The hashes are just extended by some meta information, like which
hash algorithm was used and get coded as base32 to make them shorter
than a hex representation.

> As far as pacman is concerned, *all* urls will be directly downloaded
> with curl. And curl in turn supports many other protocols, though not
> AFAICT ipfs. I'd probably recommend running a local http->ipfs proxy
> for this. I guess you could also use a custom XferCommand which only
> supports ipfs, once you switch your mirrorlist to only use an ipfs
> server?

IPFS actually do run a HTTP->ipfs proxy by default. So if the CID is
known for a file in the pacman database, we can access it via curl.

So accessing the files via IPFS would just require a IP-Address/Port
definition in the pacman settings, which pacman uses to access the CIDs
via the locally running IPFS.

An URL for the local Web-Gateway would look like:

http://localhost:8080/ipfs/$CID

IPFS allows also to publicize changing CIDs via a public/private key
system. So the databases could be published signed on IPFS.

Pacman would just need to have an public key for each database file.
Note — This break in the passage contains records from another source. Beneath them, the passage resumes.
### config.mk
export PLATFORM = sky130hd
export DESIGN_NAME = tc_multi
export DESIGN_NICKNAME = d
export VERILOG_FILES = /design/src/rtl/tc_multi.sv
export SDC_FILE = /design/constraint.sdc
export NUM_CORES = 1
export LEC_CHECK = 0
export CAP_MARGIN = 10
export CORE_AREA = 2 2 229 231
export CTS_CLUSTER_DIAMETER = 30
export DETAILED_ROUTE_END_ITERATION = 7
export DIE_AREA = 0 0 231 233
export GPL_TIMING_DRIVEN = 1
export SETUP_SLACK_MARGIN = 0.2
export SYNTH_ARGS = -nofsm -noshare
export SYNTH_HDL_FRONTEND = slang
export SYNTH_SLANG_ARGS = --single-unit
export TNS_END_PERCENT = 20
### constraint.sdc
create_clock -name clk_i -period 3.45 [get_ports clk_i]
set_input_delay 0.5175 -clock clk_i [delete_from_list [all_inputs] [get_ports clk_i]]
set_output_delay 0.5175 -clock clk_i [all_outputs]
set_load 0.01 [all_outputs]
### src/rtl/tc_multi.sv
// Multi-channel down-counting timer with a shared write-1-to-clear pending register and combined irq.
// Optional TC_PWM_EN adds MODE 2 auto-reload with a per-channel square wave on pwm_o.
module tc_multi #(
  parameter int unsigned N_CH  = 4,
  parameter int unsigned CNT_W = 32
) (
  input  logic            clk_i,
  input  logic            rst_i,
  input  logic            we_i,
  input  logic [7:2]      add_i,
  input  logic [31:0]     dat_i,
  output logic [31:0]     dat_o,
  output logic            irq,
  output logic [N_CH-1:0] pwm_o
);

  typedef enum logic [1:0] {StIdle, StLoad, StCnt} state_e;

  localparam logic [1:0]       RegCtrl   = 2'd0;
  localparam logic [1:0]       RegPreset = 2'd1;
  localparam logic [1:0]       RegStatus = 2'd3;
  localparam logic [CNT_W-1:0] CntOne    = CNT_W'(1);

  logic [3:0] chan;
  logic [1:0] sel;
  assign chan = add_i[7:4];
  assign sel  = add_i[3:2];

  logic [3:0]       ctrl_q    [N_CH];
  logic [3:0]       ctrl_d    [N_CH];
  logic [CNT_W-1:0] preset_q  [N_CH];
  logic [CNT_W-1:0] preset_d  [N_CH];
  logic [CNT_W-1:0] count_q   [N_CH];
  logic [CNT_W-1:0] count_d   [N_CH];
  state_e           state_q   [N_CH];
  state_e           state_d   [N_CH];
  logic [N_CH-1:0]  pending_q, pending_d, pending_set, status_clr, wr_sel, reload;
`ifdef TC_PWM_EN
  logic [N_CH-1:0]  pwm_q, pwm_d;
`endif

  always_comb begin
    for (int i = 0; i < N_CH; i++) begin
      wr_sel[i] = we_i && (sel != RegStatus) && (int'(chan) == i);
`ifdef TC_PWM_EN
      reload[i] = (ctrl_q[i][2:1] == 2'd1) || (ctrl_q[i][2:1] == 2'd2);
`else
      reload[i] = (ctrl_q[i][2:1] == 2'd1);
`endif
    end
    status_clr = (we_i && sel == RegStatus) ? dat_i[N_CH-1:0] : '0;
  end

  always_comb begin
    pending_set = '0;
`ifdef TC_PWM_EN
    pwm_d = pwm_q;
`endif
    for (int i = 0; i < N_CH; i++) begin
      ctrl_d[i]   = ctrl_q[i];
      preset_d[i] = preset_q[i];
      count_d[i]  = count_q[i];
      state_d[i]  = state_q[i];
      unique case (state_q[i])
        StIdle: if (ctrl_q[i][0]) state_d[i] = StLoad;
        StLoad: begin
          if (!ctrl_q[i][0]) begin
            state_d[i] = StIdle;
          end else begin
            count_d[i] = preset_q[i];
            state_d[i] = StCnt;
`ifdef TC_PWM_EN
            if (ctrl_q[i][2:1] == 2'd2) pwm_d[i] = ~pwm_q[i];
`endif
            // A zero preset is a terminal event on the load itself.
            if (preset_q[i] == '0) begin
              pending_set[i] = 1'b1;
              if (!reload[i]) begin
                ctrl_d[i][0] = 1'b0;
                state_d[i]   = StIdle;
              end
            end
          end
        end
        StCnt: begin
          if (!ctrl_q[i][0]) begin
            state_d[i] = StIdle;
          end else if (count_q[i] == '0) begin
            state_d[i] = StLoad;
          end else begin
            count_d[i] = count_q[i] - CntOne;
            if (count_q[i] == CntOne) begin
              pending_set[i] = 1'b1;
              if (reload[i]) begin
                state_d[i] = StLoad;
              end else begin
                ctrl_d[i][0] = 1'b0;
                state_d[i]   = StIdle;
              end
            end
          end
        end
        default: state_d[i] = StIdle;
      endcase
      // Bus writes override the terminal-event EN clear on the same edge.
      if (wr_sel[i]) begin
        if (sel == RegCtrl)   ctrl_d[i]   = dat_i[3:0];
        if (sel == RegPreset) preset_d[i] = dat_i[CNT_W-1:0];
      end
`ifdef TC_PWM_EN
      if (!ctrl_q[i][0]) pwm_d[i] = 1'b0;
`endif
    end
    pending_d = (pending_q & ~status_clr) | pending_set;
  end

  always_ff @(posedge clk_i) begin
    if (rst_i) begin
      ctrl_q    <= '{default: '0};
      preset_q  <= '{default: '0};
      count_q   <= '{default: '0};
      state_q   <= '{default: StIdle};
      pending_q <= '0;
    end else begin
      ctrl_q    <= ctrl_d;
      preset_q  <= preset_d;
      count_q   <= count_d;
      state_q   <= state_d;
      pending_q <= pending_d;
    end
  end

`ifdef TC_PWM_EN
  always_ff @(posedge clk_i) begin
    if (rst_i) pwm_q <= '0;
    else       pwm_q <= pwm_d;
  end

  always_comb begin
    for (int i = 0; i < N_CH; i++) pwm_o[i] = pwm_q[i] & ctrl_q[i][0];
  end
`else
  assign pwm_o = '0;
`endif

  always_comb begin
    irq   = 1'b0;
    dat_o = '0;
    for (int i = 0; i < N_CH; i++) begin
      irq = irq | (pending_q[i] & ctrl_q[i][3]);
      if (int'(chan) == i) begin
        unique case (sel)
          2'd0:    dat_o[3:0]       = ctrl_q[i];
          2'd1:    dat_o[CNT_W-1:0] = preset_q[i];
          2'd2:    dat_o[CNT_W-1:0] = count_q[i];
          default: dat_o            = '0;
        endcase
      end
    end
    if (sel == RegStatus) dat_o = 32'(pending_q);
  end

endmodule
An URL to access this 'IPFS namesystem' would look like this and never
change:

http://localhost:8080/ipns/$hash

---

The advantage of using IPFS is, that each computer accessing the
updates via IPFS will also share the data locally via mDNS without any
need for configurations. For larger networks some centralized update
servers could be installed and the administrator would just have to
configure the DNS of those servers into pacman as IPFS gateways.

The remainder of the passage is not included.